= Beginning of Section =

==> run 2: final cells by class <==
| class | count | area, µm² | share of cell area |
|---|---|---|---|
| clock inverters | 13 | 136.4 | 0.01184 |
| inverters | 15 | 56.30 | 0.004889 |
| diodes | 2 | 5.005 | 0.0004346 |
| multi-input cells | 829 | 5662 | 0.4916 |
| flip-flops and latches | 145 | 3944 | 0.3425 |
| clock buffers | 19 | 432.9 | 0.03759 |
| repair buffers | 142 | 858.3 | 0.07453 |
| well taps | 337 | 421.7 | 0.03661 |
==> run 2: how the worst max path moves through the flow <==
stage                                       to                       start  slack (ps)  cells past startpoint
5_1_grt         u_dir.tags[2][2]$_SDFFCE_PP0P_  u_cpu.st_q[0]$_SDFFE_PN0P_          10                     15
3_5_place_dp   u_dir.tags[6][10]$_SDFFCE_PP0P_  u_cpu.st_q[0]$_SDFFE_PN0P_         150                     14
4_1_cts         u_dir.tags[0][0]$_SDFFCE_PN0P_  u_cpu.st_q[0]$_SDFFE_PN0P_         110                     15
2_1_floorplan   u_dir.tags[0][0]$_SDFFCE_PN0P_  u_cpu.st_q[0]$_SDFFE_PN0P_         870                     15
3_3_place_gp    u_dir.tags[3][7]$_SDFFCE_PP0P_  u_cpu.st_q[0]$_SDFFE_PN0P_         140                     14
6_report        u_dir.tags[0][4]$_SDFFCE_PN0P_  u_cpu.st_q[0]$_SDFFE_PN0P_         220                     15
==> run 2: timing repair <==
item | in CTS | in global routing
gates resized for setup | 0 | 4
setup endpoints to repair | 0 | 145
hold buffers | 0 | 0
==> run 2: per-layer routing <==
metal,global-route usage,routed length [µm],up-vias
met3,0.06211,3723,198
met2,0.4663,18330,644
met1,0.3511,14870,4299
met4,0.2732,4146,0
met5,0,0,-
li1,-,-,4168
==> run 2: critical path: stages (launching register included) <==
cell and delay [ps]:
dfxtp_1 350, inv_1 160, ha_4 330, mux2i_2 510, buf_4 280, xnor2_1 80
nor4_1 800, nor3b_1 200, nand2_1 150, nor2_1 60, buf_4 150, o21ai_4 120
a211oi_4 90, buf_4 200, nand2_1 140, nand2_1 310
$ cat config.mk
export PLATFORM = sky130hd
export DESIGN_NAME = mac_flag_unit
export DESIGN_NICKNAME = d
export VERILOG_FILES = /design/src/rtl/mac_pkg.sv /design/src/rtl/mac_ctrl.sv /design/src/rtl/mac_digit_step.sv /design/src/rtl/mac_flag_reg.sv /design/src/rtl/mac_flag_unit.sv
export SDC_FILE = /design/constraint.sdc
export NUM_CORES = 1
export LEC_CHECK = 0
export BUFFER_PORTS_ARGS = -buffer_cell sky130_fd_sc_hd__clkbuf_2
export CORE_MARGIN = 10
export CORE_UTILIZATION = 45
export CTS_BUF_LIST = sky130_fd_sc_hd__clkbuf_4
export DETAILED_ROUTE_END_ITERATION = 6
export GPL_ROUTABILITY_DRIVEN = 0
export PLACE_DENSITY = 0.62
export SLEW_MARGIN = 40
export SYNTH_ARGS = -nofsm -noshare
export SYNTH_HDL_FRONTEND = slang
export SYNTH_SLANG_ARGS = --single-unit
$ cat constraint.sdc
create_clock -name clk -period 8.1 [get_ports clk]
set_clock_uncertainty 0.15 [all_clocks]
set_input_delay 0.405 -clock clk [delete_from_list [all_inputs] [get_ports clk]]
set_output_delay 0.405 -clock clk [all_outputs]
set_load 0.02 [all_outputs]
$ cat src/rtl/mac_pkg.sv
// Package: shared types for the multiply-accumulate unit.
// Assumes: nothing beyond IEEE 1800-2017.
package mac_pkg;

    // Sequencer states: waiting for work, or stepping through digits.
    typedef enum logic {
        MAC_IDLE = 1'b0,
        MAC_RUN  = 1'b1
    } mac_state_t;

endpackage

$ cat src/rtl/mac_ctrl.sv
// Module: mac_ctrl
// Sequences one operation: accepts a start only when idle, steps once
// per cycle while running, and returns to idle on the final digit.
// Assumes: 'last' is valid combinationally whenever the unit is running.
module mac_ctrl
    import mac_pkg::*;
(
    input  logic clk,
    input  logic rst_n,
    input  logic start,
    input  logic last,
    output logic load,
    output logic step,
    output logic finish
);

    mac_state_t state_q;
    mac_state_t state_d;

    // Decode the handshake strobes from the current state.
    always_comb begin
        load   = (state_q == MAC_IDLE) && start;
        step   = (state_q == MAC_RUN);
        finish = step && last;
    end

    // Next-state selection.
    always_comb begin
        state_d = state_q;
        case (state_q)
            MAC_IDLE: if (start) state_d = MAC_RUN;
            MAC_RUN:  if (last)  state_d = MAC_IDLE;
            default:             state_d = MAC_IDLE;
        endcase
    end

    // State register with synchronous active-low reset.
    always_ff @(posedge clk) begin
        if (!rst_n) state_q <= MAC_IDLE;
        else        state_q <= state_d;
    end

endmodule

$ cat src/rtl/mac_digit_step.sv
// Module: mac_digit_step
// Combinational shift-and-add step: adds the multiplicand times the low
// multiplier digit into the accumulator, then advances both operands by one
// digit. 'last' flags that no set bit remains in the advanced multiplier.
// Assumes: DIGIT_W divides DATA_W and is smaller than it.
module mac_digit_step #(
    parameter int DATA_W  = 32,
    parameter int DIGIT_W = 8
) (
    input  logic [DATA_W-1:0] mcand,
    input  logic [DATA_W-1:0] mplier,
    input  logic [DATA_W-1:0] acc,
    output logic [DATA_W-1:0] acc_nxt,
    output logic [DATA_W-1:0] mcand_nxt,
    output logic [DATA_W-1:0] mplier_nxt,
    output logic              last
);

    logic [DATA_W-1:0] term [DIGIT_W];

    // One gated, shifted copy of the multiplicand per digit bit.
    genvar gi;
    generate
        for (gi = 0; gi < DIGIT_W; gi++) begin : g_term
            assign term[gi] = mplier[gi] ? (mcand << gi) : '0;
        end
    endgenerate

    // Sum the partial terms into the running accumulator (wraps modulo 2^DATA_W).
    always_comb begin
        logic [DATA_W-1:0] sum;
        sum = acc;
        for (int j = 0; j < DIGIT_W; j++) begin
            sum = sum + term[j];
        end
        acc_nxt = sum;
    end

    // Advance operands by one digit and detect early termination.
    always_comb begin
        mcand_nxt  = mcand << DIGIT_W;
        mplier_nxt = mplier >> DIGIT_W;
        last       = (mplier_nxt == '0);
    end

endmodule

$ cat src/rtl/mac_flag_reg.sv
// Module: mac_flag_reg
// Holds the negative and zero flags. They load from the completing value
// only when an update is requested; otherwise they keep their state.
// Assumes: 'upd' is high for at most one cycle per operation.
module mac_flag_reg #(
    parameter int DATA_W = 32
) (
    input  logic              clk,
    input  logic              rst_n,
    input  logic              upd,
    input  logic [DATA_W-1:0] value,
    output logic              n_q,
    output logic              z_q,
    output logic              valid_q
);

    // Flag storage: load on update, hold otherwise.
    always_ff @(posedge clk) begin
        if (!rst_n) begin
            n_q     <= 1'b0;
            z_q     <= 1'b0;
            valid_q <= 1'b0;
        end else begin
            valid_q <= upd;
            if (upd) begin
                n_q <= value[DATA_W-1];
                z_q <= (value == '0);
            end
        end
    end

endmodule

$ cat src/rtl/mac_flag_unit.sv
// Module: mac_flag_unit (top)
// Iterative multiply-accumulate: result = low DATA_W bits of a*b + c, one
// DIGIT_W-bit multiplier digit per cycle, with unsigned early termination
// on the multiplier operand. Optional negative/zero flag update.
// Assumes: DIGIT_W divides DATA_W and DIGIT_W < DATA_W.
module mac_flag_unit #(
    parameter int DATA_W  = 32,
    parameter int DIGIT_W = 8
) (
    input  logic              clk,
    input  logic              rst_n,
    input  logic              start,
    input  logic [DATA_W-1:0] op_a,
    input  logic [DATA_W-1:0] op_b,
    input  logic [DATA_W-1:0] op_c,
    input  logic              acc_en,
    input  logic              flags_en,
    output logic [DATA_W-1:0] result,
    output logic              n_flag,
    output logic              z_flag,
    output logic              flag_valid,
    output logic              done
);

    localparam int NUM_DIGITS = DATA_W / DIGIT_W;

    logic              load, step, finish, last;
    logic [DATA_W-1:0] mcand_q, mplier_q, acc_q;
    logic [DATA_W-1:0] acc_nxt, mcand_nxt, mplier_nxt;
    logic              setfl_q;
    logic [DATA_W-1:0] result_q;
    logic              done_q;

    mac_ctrl u_ctrl (
        .clk    (clk),
        .rst_n  (rst_n),
        .start  (start),
        .last   (last),
        .load   (load),
        .step   (step),
        .finish (finish)
    );

    mac_digit_step #(
        .DATA_W  (DATA_W),
        .DIGIT_W (DIGIT_W)
    ) u_step (
        .mcand      (mcand_q),
        .mplier     (mplier_q),
        .acc        (acc_q),
        .acc_nxt    (acc_nxt),
        .mcand_nxt  (mcand_nxt),
        .mplier_nxt (mplier_nxt),
        .last       (last)
    );

    mac_flag_reg #(
        .DATA_W (DATA_W)
    ) u_flags (
        .clk     (clk),
        .rst_n   (rst_n),
        .upd     (finish && setfl_q),
        .value   (acc_nxt),
        .n_q     (n_flag),
        .z_q     (z_flag),
        .valid_q (flag_valid)
    );

    // Operand capture on accept and digit advance while running.
    always_ff @(posedge clk) begin
        if (!rst_n) begin
            mcand_q  <= '0;
            mplier_q <= '0;
            acc_q    <= '0;
            setfl_q  <= 1'b0;
        end else if (load) begin
            mcand_q  <= op_a;
            mplier_q <= op_b;
            acc_q    <= acc_en ? op_c : '0;
            setfl_q  <= flags_en;
        end else if (step) begin
            mcand_q  <= mcand_nxt;
            mplier_q <= mplier_nxt;
            acc_q    <= acc_nxt;
        end
    end

    // Result hold register and one-cycle completion pulse.
    always_ff @(posedge clk) begin
        if (!rst_n) begin
            result_q <= '0;
            done_q   <= 1'b0;
        end else begin
            done_q <= finish;
            if (finish) result_q <= acc_nxt;
        end
    end

    assign result = result_q;
    assign done   = done_q;

    // Guard against configurations the datapath cannot represent.
    generate
        if (NUM_DIGITS * DIGIT_W != DATA_W || NUM_DIGITS < 2) begin : g_bad_cfg
            initial $error("mac_flag_unit: DIGIT_W must divide DATA_W and be smaller");
        end
    endgenerate

endmodule

==> flow_metrics.py, run 1 <==
metrics = {
    "floorplanning": {
        "dieHeight_microns": 191,
        "io-pin-count": 137,
        "num_rows": 62,
        "start_util_pct": 45.8,
        "die_x_microns": 191,
        "coreArea_sq_um": 28900,
        "die_area_sq_um": 36600,
    },
    "outcome": {
        "status": "finished, final reports clean",
    },
    "yosys": {
        "yosys.area.top_type_share_pct": 28.3,
        "yosys.cell_types.count": 65,
        "yosysTopAreaCell": "fa_1",
        "synth_edf_count": 0,
        "synth_top_family_by_area": "adder cells",
        "yosysWarnings": 0,
        "synthesis.nets": 1883,
        "synth_adder_area_share_pct": 31.9,
        "async_flop_share_pct": 0,
        "ys_ff_latch": 134,
        "synthXorXnorAreaFrac_pct": 2.16,
        "syn_area_sq_um": 13200,
        "synthMuxAreaShare_pct": 6.23,
        "ys_seq_area_share_pct": 20.3,
        "syn_inst": 1557,
        "synth_compound_area_share_pct": 11.2,
        "synth_area_per_cell_sq_um": 8.49,
        "synthTopCellsByArea": "fa_1 (28%), dfxtp_1 (20%), inv_1 (7.4%)",
        "yosys.area_share.simple_pct": 17.5,
        "synth_ff_type": "dfxtp_1",
    },
    "timing": {
        "fin_tns_setup_ps": 0,
        "finalHoldViolations": 0,
        "rsz0062_at_grt": "no",
        "timing.slew.headroom_pct": 44.7,
        "finalCritPeriodShare_pct": 76.0,
        "slew_viol_final": 0,
        "setup_viol": 0,
        "fmax_mhz": 163,
        "worst_slew_pin_slew_ps": 829,
        "post-route-min-period_ps": 6150,
    },
    "global_routing": {
        "grt_pass1_vias": 11400,
        "antenna_found_initial": 1,
        "grt_pass1_wl_microns": 62400,
        "overflow": 0,
        "grt_use_total_pct": 21.7,
        "grt_max_degree": 85,
    },
    "routing": {
        "drtIter0Drc": 814,
        "firstDrtPassIters": 5,
        "num_vias": 11200,
        "drc": 0,
        "ant_nets": 0,
        "routed_wl_microns": 39100,
        "wl_per_cell_microns": 18.8,
        "viasPerCell": 5.38,
    },
    "clock_tree": {
        "clock_latency_ps": 600,
        "htreeDepth": 4,
        "clockRootBuffer": "clkbuf_4",
        "post_cts_buffers": 0,
        "cts_tree": "yes",
        "clk_pin_slew_worst_paths_ps": 160,
        "clk_path_buf_depth": 2,
        "cts.sink_count": 134,
        "numCtsBuffers": 17,
    },
    "critical_path": {
        "arrival_ps": 6520,
        "crit_path_top_delay_cell": "dfxtp_1",
        "end_kind": "flop",
        "cp_cell_sequence": "buf_4, nand2_1, fa_1, inv_1, fa_1, fa_1, inv_1, fa_1, inv_1, ha_1, a21o_1, a21o_1, a21oi_1, nand4_1, and3_1, or4_1, o211a_1, o211a_1, nand4_1, nand2_1",
        "cp-start-kind": "flop",
        "crit_type": "reg -> reg",
        "max_stage_delay_ps": 780,
        "cp_data_required_time_ps": 8470,
        "cpMostUsedCell": "fa_1",
        "cp_max_fo": 18,
    },
    "layout": {
        "final_common_cell": "inv_1",
        "drive_gt1_share_pct": 12.7,
        "layout_common_cells": "inv_1 (258), fa_1 (187), nor2_1 (165)",
        "nets": 2013,
        "finalInstanceArea_sq_um": 15100,
        "areaGrowthSynthToFinish_pct": 14.0,
        "utilization_pct": 52.2,
        "stdcell_count": 2085,
    },
    "power": {
        "leakagePower_nw": 7.32,
        "power_density_nw_per_um2": 127,
        "ir_drop_uv": 100,
    },
    "place": {
        "placedCellCount": 1987,
        "placed_area_sq_um": 14100,
        "io_buffers": 136,
        "dpl.hpwl_microns": 29700,
    },
    "flow_run": {
        "drv_cap": 0,
    },
    "worst_hold_path": {
        "hold_class": "in -> reg",
    },
}
## cell usage after synthesis (all sizes together), types with 2 or more instances
master,instances
a2111oi,3
a211o,2
a211oi,16
a21o,11
a21oi,91
a221o,7
a221oi,27
a31o,4
a31oi,3
and2,102
and3,9
buf,22
clkbuf,84
dfxtp,134
fa,187
ha,38
inv,260
mux2,2
mux2i,80
nand2,157
nand2b,5
nand3,10
nand4,11
nand4b,2
nor2,166
nor3,24
nor4,8
o2111ai,2
o211a,7
o211ai,5
o21a,3
o21ai,27
o21bai,2
o22ai,2
or2,3
xnor2,25
xor2,5
## cells by family after synthesis
kind of cell,Yosys count
AND/OR/NAND/NOR,501
multiplexers,82
flip-flops,134
AO/OA/AOI/OAI,217
XOR/XNOR,31
adder cells (fa/ha/maj),225
buffers and inverters,367
## timing repair
action / CTS / global route
gates resized for setup: 0 / 0
hold buffers: 65 / 0
hold endpoints to repair: 65 / 0
## critical path, delay by kind of cell, from the launching register on
family,cells,cell delay (ps)
flops,1,780
fa+ha+maj,5,2420
buf+inv,4,500
compound gates,5,960
simple gates,6,1260
## routing by layer
metal / up-vias / GRT usage, % / routed length, microns
met1: 5633 / 28.3 / 17000
met5: - / 0 / 0
met4: 0 / 5.83 / 928
li1: 5172 / - / -
met3: 51 / 4.52 / 2560
met2: 360 / 35.7 / 18600
## path summary, 6_finish.rpt
path	start	to	slack, ps	depth (start not counted)
max	mplier_q[0]	u_flags.z_q	1950	20
min	op_b[13]	mplier_q[13]	40	5
max reg2reg	mplier_q[0]	u_flags.z_q	1950	20
min reg2reg	result[8]	result[8]	340	2
## sequential cells by signal, indices dropped and copies added, names as in the netlist
register         cells
mplier_q            32
result              32
u_flags.valid_q      1
done                 1
mcand_q             32
acc_q               32
setfl_q              1
u_ctrl.step          1
u_flags.n_q          1
u_flags.z_q          1
## metrics by stage
stage	hold WS (ps)	setup slack, ps	power (mW)
2_1_floorplan	296	2510	1.20
3_3_place_gp	311	1870	1.39
3_5_place_dp	319	1970	1.39
4_1_cts	1.68	1940	1.93
5_1_grt	21.0	1580	2.03
6_report	41.6	1950	1.92
## power by group
| group | internal, mW | switching [mW] |
|---|---|---|
| Sequential | 0.698 | 0.0738 |
| Clock | 0.172 | 0.334 |
| Combinational | 0.256 | 0.385 |
| Total | 1.13 | 0.793 |
## final cells by class
class,instances,area [sq um]
Clock inverter,15,183
Fill cell,2810,13800
Multi-Input combinational cell,1056,9130
Timing Repair Buffer,217,1490
Tap cell,384,480
Sequential cell,134,2690
Clock buffer,17,128
Inverter,261,981
Antenna cell,1,2.50
(Power assumes the default switching activity.)
==> run 2, diff against run 1 <==
--- a/config.mk
+++ b/config.mk
@@ -5,13 +5,14 @@
 export SDC_FILE = /design/constraint.sdc
 export NUM_CORES = 1
 export LEC_CHECK = 0
+export ABC_AREA = 1
 export BUFFER_PORTS_ARGS = -buffer_cell sky130_fd_sc_hd__clkbuf_2
 export CORE_MARGIN = 10
 export CORE_UTILIZATION = 45
 export CTS_BUF_LIST = sky130_fd_sc_hd__clkbuf_4
 export DETAILED_ROUTE_END_ITERATION = 6
 export GPL_ROUTABILITY_DRIVEN = 0
-export PLACE_DENSITY = 0.62
+export PLACE_DENSITY = 0.64
 export SLEW_MARGIN = 40
 export SYNTH_ARGS = -nofsm -noshare
 export SYNTH_HDL_FRONTEND = slang
==> constraint.sdc (replaced) <==
create_clock -name clk -period 5.25 [get_ports clk]
set_clock_uncertainty 0.15 [all_clocks]
set_input_delay 0.2625 -clock clk [delete_from_list [all_inputs] [get_ports clk]]
set_output_delay 0.2625 -clock clk [all_outputs]
set_load 0.02 [all_outputs]
==> flow_metrics.py, run 2 <==
metrics = {
    "global_routing": {
        "grt_max_degree": 76,
        "grt_pass1_vias": 13700,
        "antenna_found_initial": 2,
        "grt_pass1_wl_microns": 72300,
        "grt_use_total_pct": 23.2,
        "overflow": 0,
    },
    "routing": {
        "wl_per_cell_microns": 16.9,
        "drtIter0Drc": 918,
        "drc": 0,
        "viasPerCell": 5.05,
        "ant_nets": 0,
        "routed_wl_microns": 45500,
        "firstDrtPassIters": 7,
        "num_vias": 13600,
    },
    "timing": {
        "worst_slew_pin_slew_ps": 848,
        "finalCritPeriodShare_pct": 95.5,
        "post-route-min-period_ps": 5010,
        "setup_viol": 0,
        "fmax_mhz": 200,
        "slew_viol_final": 0,
        "hold_ws_ps": 76.1,
        "timing.slew.headroom_pct": 43.3,
        "finalHoldViolations": 0,
    },
    "clock_tree": {
        "numCtsBuffers": 17,
        "clock_latency_ps": 610,
        "clk_path_buf_depth": 2,
        "cts_tree": "yes",
        "htreeDepth": 4,
        "cts.sink_count": 134,
        "clockRootBuffer": "clkbuf_4",
        "clk_pin_slew_worst_paths_ps": 130,
    },
    "yosys": {
        "synthTopCellsByArea": "fa_1 (27%), dfxtp_1 (19%), nand2_1 (18%)",
        "yosysTopAreaCell": "fa_1",
        "ys_seq_area_share_pct": 19.1,
        "synth_edf_count": 0,
        "syn_inst": 2050,
        "ys_ff_latch": 134,
        "yosys.area.top_type_share_pct": 26.7,
        "async_flop_share_pct": 0,
        "syn_area_sq_um": 14000,
        "synth_area_per_cell_sq_um": 6.84,
        "ys_top_cells_by_count": "nand2_1 (661), inv_1 (531), fa_1 (187)",
        "yosys.cell_types.count": 40,
        "yosysMostFrequentCell": "nand2_1",
        "synth_ff_type": "dfxtp_1",
        "yosysWarnings": 0,
        "synthesis.nets": 2376,
    },
    "flow_run": {
        "drv_cap": 0,
    },
    "power": {
        "leakagePower_nw": 9.79,
        "power_mw": 3.24,
        "ir_drop_uv": 194,
        "power_density_nw_per_um2": 188,
    },
    "critical_path": {
        "cp_data_required_time_ps": 5650,
        "crit_path_top_delay_cell": "fa_2",
        "crit_type": "reg -> reg",
        "cp_max_fo": 10,
        "max_stage_delay_ps": 560,
        "cp-start-kind": "flop",
        "cp.buffers_inverters": 6,
        "critPathTopFamily": "adder cells",
        "cpMostUsedCell": "nand2_1",
        "arrival_ps": 5410,
        "end_kind": "flop",
        "cp_cell_sequence": "clkbuf_16, buf_4, nand2_1, fa_1, inv_1, fa_1, fa_1, inv_1, fa_2, inv_1, ha_4, nand2_1, nor2_2, nand2_1, nor2_1, nand2_1, nand3_1, nand2_1, nand2_2, nand2_1, a21oi_2, dlygate4sd3_1",
    },
    "layout": {
        "final_common_cell": "nand2_1",
        "nets": 2615,
        "fillerInstances": 2919,
        "regArea_sq_um": 2720,
        "areaGrowthSynthToFinish_pct": 23.1,
        "drive_gt1_share_pct": 14.2,
        "multi_input_area_sq_um": 9160,
        "stdcell_count": 2700,
        "finalInstanceArea_sq_um": 17300,
        "layout_common_cells": "nand2_1 (656), inv_1 (529), fa_1 (184)",
    },
    "floorplanning": {
        "num_rows": 64,
        "dieHeight_microns": 197,
        "start_util_pct": 45.7,
        "io-pin-count": 137,
        "die_x_microns": 197,
        "coreArea_sq_um": 30700,
        "die_area_sq_um": 38600,
    },
    "place": {
        "io_buffers": 136,
        "dpl.hpwl_microns": 34600,
        "placed_area_sq_um": 15500,
        "placedCellCount": 2554,
    },
    "worst_hold_path": {
        "hold_class": "in -> reg",
    },
    "outcome": {
        "status": "finished, final reports clean",
    },
}
-- run 2: per-layer routing --
| layer | routed length, microns | global-route usage [%] | share of wire (%) | vias up |
|---|---|---|---|---|
| met4 | 870 | 5.61 | 1.9 | 0 |
| li1 | - | - | - | 6511 |
| met3 | 4030 | 4.40 | 8.8 | 61 |
| met1 | 20000 | 31.7 | 44 | 6513 |
| met5 | 0 | 0 | 0 | - |
| met2 | 20600 | 37.2 | 45 | 560 |
-- run 2: through the flow --
stage / util, % / setup slack [ps] / TNS [ps]
4_1_cts: 55.0 / 38.2 / 0
3_5_place_dp: 50.5 / 232 / 0
5_1_grt: 56.3 / -0.459 / -0.459
6_report: 56.3 / 238 / 0
2_1_floorplan: - / 418 / 0
3_3_place_gp: 50.4 / 277 / 0
-- run 2: repair_timing --
action / in CTS / in global routing
endpoints found under the hold margin: 122 / 0
hold buffers: 103 / 0
resized for setup: 0 / 60
setup buffers: 0 / 4
endpoints found under the setup margin: 0 / 5
-- run 2: layout make-up --
type / instances / share of cell area (%)
well taps: 396 / 2.87
repair buffers: 322 / 14.8
diodes: 2 / 0.0290
inverters: 536 / 11.6
multi-input cells: 1278 / 53.0
clock buffers: 18 / 0.782
flip-flops and latches: 134 / 15.7
clock inverters: 14 / 1.14
-- run 2: tightest hold or removal path, cell delays in order --
cell      delay, ps
clkbuf_2        120
nor2_4          120
buf_16          190
nand2_1          60
a21oi_1          50
-- run 2: cell families after synthesis --
family                   Yosys count  synth area share, %
XOR/XNOR                          13                0.812
AND/OR/NAND/NOR                  857                 24.7
adder cells (fa/ha/maj)          225                 30.1
buffers and inverters            638                 17.2
multiplexers                       1               0.0803
flip-flops                       134                 19.1
AO/OA/AOI/OAI                    182                 7.96
-- run 2: final timing paths --
kind	startpoint	end	slack (ps)	cells after the start
max	mplier_q[1]	acc_q[30]	240	22
min	start	mcand_q[0]	80	5
min reg2reg	result[20]	result[20]	330	2
max reg2reg	mplier_q[1]	acc_q[30]	240	22
-- run 2: power breakdown --
group	total [mW]	switching [mW]	internal (mW)
combinational	1.27	0.733	0.534
clock	0.827	0.440	0.387
sequential	1.15	0.0690	1.08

= End of Section =

» Activity: Write out exactly the lines from the beginning of the material above through the line with "421.7 | 0.03661 |", including both and omitting all others.

» Result:
==> run 2: final cells by class <==
| class | count | area, µm² | share of cell area |
|---|---|---|---|
| clock inverters | 13 | 136.4 | 0.01184 |
| inverters | 15 | 56.30 | 0.004889 |
| diodes | 2 | 5.005 | 0.0004346 |
| multi-input cells | 829 | 5662 | 0.4916 |
| flip-flops and latches | 145 | 3944 | 0.3425 |
| clock buffers | 19 | 432.9 | 0.03759 |
| repair buffers | 142 | 858.3 | 0.07453 |
| well taps | 337 | 421.7 | 0.03661 |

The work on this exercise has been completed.